For most nanophysicists, such decorative flair might seem eccentric, but for Leslie-Pelecky it is par for the course. The UTD physics professor has been studying NASCAR since 2005 and earlier this year published "The Physics of NASCAR: How to Make Steel + Gas + Rubber = Speed."
The book explores the basic science of the sport, from the chemical process of combustion to the visual and aerodynamic properties of the paint job. Through conversations with NASCAR mechanics, drivers and engineers, she explains how the cars are built, why the drivers drive the way they do and why millions of people find the sport so interesting.
Most people do not appreciate the depth of scientific understanding needed to compete in NASCAR, Leslie-Pelecky said. A driver's skill is only a small part of what goes into winning a race. NASCAR is a team sport, and just as important is designing and building the car to be as fast as possible.
"Most people don't see all the stuff that goes on behind the scenes, but there's a lot of people working really hard," she said. "It's slightly less complicated than putting something into space."
To build a car it costs about $150,000 in parts and labor alone, Leslie-Pelecky said. Each team builds eight to 10 cars for a driver per season, but the real cost, the reason cars resemble "flying billboards," is in research and development, she said.
Millions of dollars are spent each year by teams in tweaking and perfecting every detail to maximize performance, Leslie-Pelecky said. Since NASCAR has stringent regulations on nearly every component, teams have a very narrow window for improvement.
"The rules establish a sort of box, and you have that box to work within," she said. "Whoever is smartest at optimizing things within that box is going to have the fastest car. After that, it's all luck."
Despite an extensive knowledge and thorough enjoyment of the sport, Leslie-Pelecky has not always been a fan of NASCAR.
"I have to admit, I was always one of those people who never understood why anyone would want to watch cars going around in circles for hours," she said. "It utterly baffled me."
Three years ago, flipping through television channels on Memorial Day weekend, she happened upon a NASCAR race just in time to see a car lose control and careen into the wall. She was immediately hooked.
But it was not just morbid curiosity that grabbed her attention.

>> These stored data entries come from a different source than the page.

<file path="config.mk">
export PLATFORM = sky130hd
export DESIGN_NAME = irq_cascade_agg
export DESIGN_NICKNAME = d
export VERILOG_FILES = /design/src/rtl/irq_agg_pkg.sv /design/src/rtl/irq_line_map.sv /design/src/rtl/irq_sticky_stage.sv /design/src/rtl/irq_cascade_agg.sv
export SDC_FILE = /design/constraint.sdc
export NUM_CORES = 1
export LEC_CHECK = 0
export BUFFER_PORTS_ARGS = -buffer_cell sky130_fd_sc_hd__buf_2
export CORE_ASPECT_RATIO = 2
export CORE_UTILIZATION = 52
export DETAILED_ROUTE_END_ITERATION = 10
export PLACE_DENSITY_LB_ADDON = 0.1
export SETUP_SLACK_MARGIN = 0.1
export SYNTH_ARGS = -nofsm -noshare
export SYNTH_HDL_FRONTEND = slang
export SYNTH_SLANG_ARGS = --single-unit
</file>
<file path="constraint.sdc">
create_clock -name clk -period 1.5 [get_ports clk]
set_input_delay 0.15 -clock clk [delete_from_list [all_inputs] [get_ports clk]]
set_output_delay 0.15 -clock clk [all_outputs]
set_load 0.01 [all_outputs]
</file>
<file path="src/rtl/irq_agg_pkg.sv">
package irq_agg_pkg;

   localparam logic [7:0] OFS_SER_CTRL = 8'h30;
   localparam logic [7:0] OFS_HC_MASK  = 8'h34;
   localparam logic [7:0] OFS_HC_STAT  = 8'h38;
   localparam logic [7:0] OFS_OB_STAT  = 8'h50;
   localparam logic [7:0] OFS_OB_MASK  = 8'h54;
   localparam logic [7:0] OFS_OB_POL   = 8'h58;
   localparam logic [7:0] OFS_OB_INPUT = 8'h5C;

   typedef enum logic [2:0] {
      SEL_NONE,
      SEL_SER_CTRL,
      SEL_HC_MASK,
      SEL_HC_STAT,
      SEL_OB_STAT,
      SEL_OB_MASK,
      SEL_OB_POL,
      SEL_OB_INPUT
   } reg_sel_e;

   function automatic reg_sel_e decode_ofs(input logic [7:0] ofs);
      case (ofs)
         OFS_SER_CTRL: decode_ofs = SEL_SER_CTRL;
         OFS_HC_MASK:  decode_ofs = SEL_HC_MASK;
         OFS_HC_STAT:  decode_ofs = SEL_HC_STAT;
         OFS_OB_STAT:  decode_ofs = SEL_OB_STAT;
         OFS_OB_MASK:  decode_ofs = SEL_OB_MASK;
         OFS_OB_POL:   decode_ofs = SEL_OB_POL;
         OFS_OB_INPUT: decode_ofs = SEL_OB_INPUT;
         default:      decode_ofs = SEL_NONE;
      endcase
   endfunction

endpackage

</file>
<file path="src/rtl/irq_line_map.sv">
// Places serial line i at vector bit (TOP_BIT - i); all other bits are zero.
module irq_line_map #(
   parameter int NUM_LINES = 17,
   parameter int DATA_W    = 32,
   parameter int TOP_BIT   = 31
) (
   input  logic [NUM_LINES-1:0] lines,
   output logic [DATA_W-1:0]    vec
);
   localparam int LOW_BIT = TOP_BIT - NUM_LINES + 1;

   if (LOW_BIT < 0 || TOP_BIT >= DATA_W) begin : g_bad_range
      $error("irq_line_map: lines do not fit the vector");
   end

   for (genvar b = 0; b < DATA_W; b++) begin : g_bit
      if (b >= LOW_BIT && b <= TOP_BIT) begin : g_line
         assign vec[b] = lines[TOP_BIT-b];
      end else begin : g_zero
         assign vec[b] = 1'b0;
      end
   end

endmodule

</file>
<file path="src/rtl/irq_sticky_stage.sv">
// Sticky status register: set bits latch, write-one clears, set wins.
module irq_sticky_stage #(
   parameter int W = 32
) (
   input  logic         clk,
   input  logic         rst_n,
   input  logic [W-1:0] set_vec,
   input  logic         clr_en,
   input  logic [W-1:0] clr_vec,
   output logic [W-1:0] stat
);
   logic [W-1:0] clr_mask;

   assign clr_mask = clr_en ? clr_vec : '0;

   always_ff @(posedge clk) begin
      if (!rst_n) stat <= '0;
      else        stat <= (stat & ~clr_mask) | set_vec;
   end

   // without a clearing write no set bit is lost
   a_r5_sticky_hold: assert property (@(posedge clk) disable iff (!rst_n)
      (!clr_en) |=> ((stat & $past(stat)) == $past(stat)));

   // every requested bit is present one edge later
   a_r2_latch_set: assert property (@(posedge clk) disable iff (!rst_n)
      (set_vec != '0) |=> ((stat & $past(set_vec)) == $past(set_vec)));

   // cleared bits with no concurrent set are gone one edge later
   a_r6_clear_drops: assert property (@(posedge clk) disable iff (!rst_n)
      clr_en |=> ((stat & $past(clr_vec) & ~$past(set_vec)) == '0));

endmodule

</file>
<file path="src/rtl/irq_cascade_agg.sv">
module irq_cascade_agg
   import irq_agg_pkg::*;
#(
   parameter int DATA_W      = 32,
   parameter int ADDR_W      = 8,
   parameter int NUM_SER     = 17,
   parameter int CASCADE_BIT = 11,
   parameter int GATE_BIT    = 31
) (
   input  logic               clk,
   input  logic               rst_n,
   input  logic               wr_en,
   input  logic [ADDR_W-1:0]  wr_addr,
   input  logic [DATA_W-1:0]  wr_data,
   input  logic [ADDR_W-1:0]  rd_addr,
   output logic [DATA_W-1:0]  rd_data,
   input  logic [NUM_SER-1:0] ser_irq,
   output logic               irq_out
);
   localparam int SER_TOP = DATA_W - 1;

   if (ADDR_W != 8) begin : g_bad_addr
      $error("irq_cascade_agg: ADDR_W must be 8");
   end
   if (NUM_SER < 1 || NUM_SER > DATA_W) begin : g_bad_ser
      $error("irq_cascade_agg: NUM_SER out of range");
   end
   if (CASCADE_BIT >= DATA_W || GATE_BIT >= DATA_W) begin : g_bad_bits
      $error("irq_cascade_agg: bit index out of range");
   end

   reg_sel_e wr_sel, rd_sel;
   assign wr_sel = wr_en ? decode_ofs(wr_addr) : SEL_NONE;
   assign rd_sel = decode_ofs(rd_addr);

   logic [DATA_W-1:0] ser_ctrl_q, hc_mask_q, ob_mask_q, ob_pol_q;

   always_ff @(posedge clk) begin
      if (!rst_n) begin
         ser_ctrl_q <= '0;
         hc_mask_q  <= '0;
         ob_mask_q  <= '0;
         ob_pol_q   <= '0;
      end else begin
         if (wr_sel == SEL_SER_CTRL) ser_ctrl_q <= wr_data;
         if (wr_sel == SEL_HC_MASK)  hc_mask_q  <= wr_data;
         if (wr_sel == SEL_OB_MASK)  ob_mask_q  <= wr_data;
         if (wr_sel == SEL_OB_POL)   ob_pol_q   <= wr_data;
      end
   end

   // host bank
   logic [DATA_W-1:0] hc_set, hc_stat;

   irq_line_map #(
      .NUM_LINES (NUM_SER),
      .DATA_W    (DATA_W),
      .TOP_BIT   (SER_TOP)
   ) u_map (
      .lines (ser_irq),
      .vec   (hc_set)
   );

   irq_sticky_stage #(.W(DATA_W)) u_hc_stage (
      .clk     (clk),
      .rst_n   (rst_n),
      .set_vec (hc_set),
      .clr_en  (wr_sel == SEL_HC_STAT),
      .clr_vec (wr_data),
      .stat    (hc_stat)
   );

   logic cascade_req;
   assign cascade_req = ser_ctrl_q[GATE_BIT] && ((hc_stat & hc_mask_q) != '0);

   // outer bank
   logic [DATA_W-1:0] ob_input, ob_stat;

   always_comb begin
      ob_input              = '0;
      ob_input[CASCADE_BIT] = cascade_req;
   end

   irq_sticky_stage #(.W(DATA_W)) u_ob_stage (
      .clk     (clk),
      .rst_n   (rst_n),
      .set_vec (ob_input & ob_mask_q),
      .clr_en  (wr_sel == SEL_OB_STAT),
      .clr_vec (wr_data),
      .stat    (ob_stat)
   );

   assign irq_out = (ob_stat != '0);

   always_comb begin
      case (rd_sel)
         SEL_SER_CTRL: rd_data = ser_ctrl_q;
         SEL_HC_MASK:  rd_data = hc_mask_q;
         SEL_HC_STAT:  rd_data = hc_stat;
         SEL_OB_STAT:  rd_data = ob_stat;
         SEL_OB_MASK:  rd_data = ob_mask_q;
         SEL_OB_POL:   rd_data = ob_pol_q;
         SEL_OB_INPUT: rd_data = ob_input;
         default:      rd_data = '1;
      endcase
   end

   // the output only rises after a masked outer input was present
   a_r7_rise_cause: assert property (@(posedge clk) disable iff (!rst_n)
      $rose(irq_out) |-> $past((ob_input & ob_mask_q) != '0));

   // a cascade request never appears while the enable bit is clear
   a_r4_gate_closed: assert property (@(posedge clk) disable iff (!rst_n)
      (!ser_ctrl_q[GATE_BIT]) |-> (ob_input == '0));

endmodule

</file>
==> flow_metrics.tcl <==
set metrics [dict create \
    gr-usage-all-layers 0.350 \
    hold_class "in -> reg" \
    yosysWarningCount 0 \
    setup.worst_path.class "reg -> reg" \
    seq_area_um2 3850 \
    via_per_inst 6.07 \
    core_um2 15700 \
    finalNonFillerCells 1306 \
    r2r_end "u_ob_stage.stat[11]" \
    powerDensity_nw_per_um2 858 \
    cts.reportedPaths.clkPinSlew_ps 70 \
    r2r-start "hc_mask_q[13]" \
    die_x_um 91.4 \
    rows 65 \
    setup_violations 34 \
    ir_drop_v 0.000804 \
    cts_buffers 17 \
    diodes 0 \
    grt_pass1_vias 8330 \
    io_pins 101 \
    fill_cells 1095 \
    final.min_clock_period_ps 2310 \
    wire_per_inst_um 22.0 \
    async_reset_ff_frac 0 \
    cts-root-buf "clkbuf_16" \
    rsz0062_at_grt "true" \
    ant_nets 0 \
    end_kind "flip-flop" \
    ys.flop_type "dfxtp_1" \
    skew_ps 6.75 \
    cp_max_fo 2 \
    start_util 0.530 \
    worst_pin_slew_ps 428 \
    cts.htree.levels 4 \
    cp.arrival_ps 2630 \
    die_y_um 181 \
    routabilityCongestion 0.826 \
    post-route-drc-count 0 \
    dieArea_um2 16500 \
    antenna_found_initial 0 \
    syn-num-nets 910 \
    drive_gt1_frac 0.326 \
    synthToLayoutAreaGrowth_pct 41.6 \
    drtIter0Drc 650 \
    grt_pass1_wl_um 44500 \
    hold_viol_final 0 \
    multiInputGateArea_um2 4540 \
    avgSynthCellArea_um2 9.88 \
    violations "negative setup slack" \
    max_cap_viol_count 0 \
    synth_area_um2 8320 \
    max_freq_mhz 432 \
    final_nets 1160 \
    ff2ff_setup_slack_ps -810 \
    worstHoldStart "wr_data[17]" \
    grt_max_degree 105 \
    synth_cell_types 38 \
    synth_seq_area_share 0.462 \
    dp.cells 1197 \
    synth_edf_count 0 \
    relSlewSlack 0.715 \
    synthCells 842 \
    dp_hpwl_um 17100 \
    cts_sinks 192 \
    drtPass1Iterations 8 \
    power_uw 10100 \
    power_leakage_uw 0.00527 \
    fin_crit_sh 1.54 \
    ys_seq_elements 192 \
    drt-total-wl_um 28800 \
    cts_buffer_depth 2 \
    crit_path_start_kind "flip-flop" \
    min_to "u_ob_stage.stat[17]" \
    setup_slack_ps -815 \
    num_vias 7921 \
    portBuffers 100 \
    cts_tree "yes" \
    clk_latency_ps 430 \
    r2r_cells 13 \
    drv_slew 0 \
    holdPathStages 2 \
    grt_overflow 0 \
    crit_required_ps 1810 \
    status "finished, violations left" \
]
cell usage in the layout, fill, tap and decap left out, types with 4 or more instances in the layout:
cell type      synthesis  layout
a21boi_0              18      18
nor4_1                 9       4
inv_6                  0       7
nand4_1               38      38
clkbuf_16              0      17
buf_4                  3     112
a22oi_1               47      12
nand2_4                0       5
nand2_1               82      62
a22oi_2                0      35
dlygate4sd3_1          0      47
a222oi_1              31      31
dfxtp_1              192     189
nor2b_1              133     133
mux2i_1              128     128
buf_2                 29      97
nand2_2                0      15
buf_16                 0       7
a21oi_1               48      48
nor4_4                 0       4
o21a_1                17      17
buf_12                 0      22
buf_6                  0      11
power by group:
part	total, uW	switching, uW	internal (uW)
Sequential	5170	38.4	5130
Combinational	661	308	353
Clock	4280	2100	2180
metal layers:
| layer | vias up | GRT usage | wire length, um |
|---|---|---|---|
| met1 | 3833 | 0.377 | 10500 |
| met4 | 0 | 0.248 | 1850 |
| li1 | 3580 | - | - |
| met2 | 392 | 0.611 | 14900 |
| met3 | 116 | 0.0551 | 1570 |
| met5 | - | 0 | 0 |
critical path, stage by stage (launching register included):
cell       delay (ps)
dfxtp_2           320
a22oi_2           230
buf_4             150
nand4_1           130
buf_4             170
buf_4             120
buf_4             120
buf_4             120
buf_4             120
buf_4             130
buf_4             130
buf_4             130
nor4_4            220
o2bb2ai_2         100
what timing repair did:
item	4_1_cts	5_1_grt
buffers inserted	19	3
cloned	8	0
pin swaps	57	55
endpoints found under the setup margin	34	34
endpoints found under the hold margin	61	0
resized for setup	65	34
hold buffers	47	0
state kept, by name (all words and copies together) (netlist names):
signal,cells
u_hc_stage.stat,32
ob_pol_q,32
ser_ctrl_q,32
u_ob_stage.stat,32
hc_mask_q,32
ob_mask_q,32
cells by family (layout without fill, tap and decap cells):
| group | count (synthesis) | after routing | synth area share |
|---|---|---|---|
| flip-flops | 192 | 192 | 0.462 |
| buffers and inverters | 68 | 331 | 0.0366 |
| AO/OA/AOI/OAI | 169 | 169 | 0.148 |
| multiplexers | 128 | 128 | 0.154 |
| AND/OR/NAND/NOR | 285 | 285 | 0.200 |
through the flow:
step,setup TNS [ps],area (um^2),hold slack (ps),utilization,setup WS (ps)
3_3_place_gp,-14230,9950,356,0.634,-471
4_1_cts,-19880,11600,4.55,0.738,-776
2_1_floorplan,-4810,8330,237,-,-160
5_1_grt,-21480,11800,8.98,0.750,-874
6_report,-20340,11800,13.8,0.750,-815
3_5_place_dp,-14950,9950,363,0.634,-499
final cells by class:
cell class              count  area share
multi-input cells         582       0.385
clock buffers              17      0.0361
well taps                 201      0.0214
repair buffers            298       0.219
clock inverters            15      0.0106
inverters                   1    0.000319
flip-flops and latches    192       0.327
cells in the mapped netlist (all sizes together), types with 3 or more instances:
cell type,number,area (um^2)
a222oi,31,310
nor4b,5,95.1
buf,33,171
a21boi,18,135
a21oi,48,240
nand3,4,20.0
clkbuf,34,129
nand2,82,308
a22oi,47,353
dfxtp,192,3840
nor2b,133,832
mux2i,128,1280
and4,3,26.3
nand4,38,238
nor4,9,56.3
o21a,17,128
how the worst max path moves through the flow:
stage	from	to	slack, ps	cells past startpoint
finish	hc_mask_q[13]	u_ob_stage.stat[11]	-810	13
floorplan	rd_addr[1]	rd_data[1]	-160	6
global route	u_hc_stage.stat[4]	rd_data[11]	-870	7
CTS	hc_mask_q[13]	rd_data[11]	-780	7
detailed placement	rd_addr[1]	rd_data[17]	-500	8
global placement	rd_addr[1]	rd_data[17]	-470	8
No activity file was read; power rests on OpenSTA's default activity.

At a loss to explain the crash, her scientific interest was piqued.
"This (wreck) really bugged me, because there was no obvious reason why a car would all of a sudden go into the wall like that," she said. "I just couldn't figure it out."
One of the primary reasons for writing the book, Leslie-Pelecky said, was that she began to realize that if science could get a physicist interested in NASCAR, then NASCAR might get non-physicists interested in science.

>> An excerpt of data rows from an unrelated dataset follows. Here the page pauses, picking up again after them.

$ cat src/rtl/pinchg_pkg.sv
package pinchg_pkg;
  localparam int N_GRP     = 4;
  localparam int GRP_SLOT  = 8;
  localparam int ADDR_CTRL = 0;
  localparam int ADDR_PEND = 1;
  localparam int ADDR_MASK = 2;

  function automatic int grp_lo(input int g);
    case (g)
      0:       return 0;
      1:       return 8;
      2:       return 16;
      default: return 24;
    endcase
  endfunction

  function automatic int grp_w(input int g);
    case (g)
      0:       return 8;
      1:       return 7;
      2:       return 8;
      default: return 3;
    endcase
  endfunction

  function automatic logic [31:0] used_pins();
    logic [31:0] m;
    m = '0;
    for (int g = 0; g < N_GRP; g++)
      for (int b = 0; b < grp_w(g); b++)
        m[grp_lo(g) + b] = 1'b1;
    return m;
  endfunction
endpackage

In the spring semester, Leslie-Pelecky will teach "The Science of Cars," a course for non-science majors that will explore physics and chemistry in terms of cars.

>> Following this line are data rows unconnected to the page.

===== src/rtl/can_bt_prescaler.sv =====
module can_bt_prescaler
    import can_bt_pkg::*;
(
    input  logic             clk,
    input  logic             rst,
    input  logic             hold,
    input  logic             restart,
    input  logic [BRP_W-1:0] div_m1,
    output logic             tick
);

    logic [BRP_W-1:0] cnt;

    always_ff @(posedge clk) begin
        if (rst || hold || restart) begin
            cnt <= '0;
        end else if (cnt == div_m1) begin
            cnt <= '0;
        end else begin
            cnt <= cnt + 1'b1;
        end
    end

    assign tick = !hold && (cnt == div_m1);

    AST_TICK_SPACING: assert property (@(posedge clk) disable iff (rst)
        tick |=> !tick);

endmodule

"The basic things are the exact same things you find in every introductory level physics class," she said. "You're worried about position, speed and acceleration. You're worried about force and energy. Why not teach those things in terms of something people actually encounter every day."
Leslie-Pelecky's work at UTD focuses on how nanomagnetic particles can be used to treat disease. Her research into biology and medicine broadens the scope of research at UTD, said Myron Salamon, physics dean, who recruited her from the University of Nebraska.
"I had my eye on her since before I came down here (to UTD)," he said. "I thought she would fit in well."